DESCRIPTION OF THE TASK: Every line of the data must be retyped exactly as it stands.

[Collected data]
--------
[config.mk]
export PLATFORM = sky130hd
export DESIGN_NAME = key_debounce
export DESIGN_NICKNAME = d
export VERILOG_FILES = /design/src/rtl/key_debounce.sv
export SDC_FILE = /design/constraint.sdc
export NUM_CORES = 1
export LEC_CHECK = 0
export BUFFER_PORTS_ARGS = -buffer_cell sky130_fd_sc_hd__buf_2
export CAP_MARGIN = 25
export CORE_UTILIZATION = 35
export DETAILED_ROUTE_END_ITERATION = 10
export PLACE_DENSITY = 0.48
export SYNTH_ARGS = -nofsm -noshare
export SYNTH_HDL_FRONTEND = slang
export SYNTH_SLANG_ARGS = --single-unit
[constraint.sdc]
create_clock -name clk -period 1.9 [get_ports clk]
set_input_delay 0 -clock clk [delete_from_list [all_inputs] [get_ports clk]]
set_output_delay 0 -clock clk [all_outputs]
set_load 0.01 [all_outputs]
--------
OUTPUT FOR THIS TASK:
[config.mk]
export PLATFORM = sky130hd
export DESIGN_NAME = key_debounce
export DESIGN_NICKNAME = d
export VERILOG_FILES = /design/src/rtl/key_debounce.sv
export SDC_FILE = /design/constraint.sdc
export NUM_CORES = 1
export LEC_CHECK = 0
export BUFFER_PORTS_ARGS = -buffer_cell sky130_fd_sc_hd__buf_2
export CAP_MARGIN = 25
export CORE_UTILIZATION = 35
export DETAILED_ROUTE_END_ITERATION = 10
export PLACE_DENSITY = 0.48
export SYNTH_ARGS = -nofsm -noshare
export SYNTH_HDL_FRONTEND = slang
export SYNTH_SLANG_ARGS = --single-unit
[constraint.sdc]
create_clock -name clk -period 1.9 [get_ports clk]
set_input_delay 0 -clock clk [delete_from_list [all_inputs] [get_ports clk]]
set_output_delay 0 -clock clk [all_outputs]
set_load 0.01 [all_outputs]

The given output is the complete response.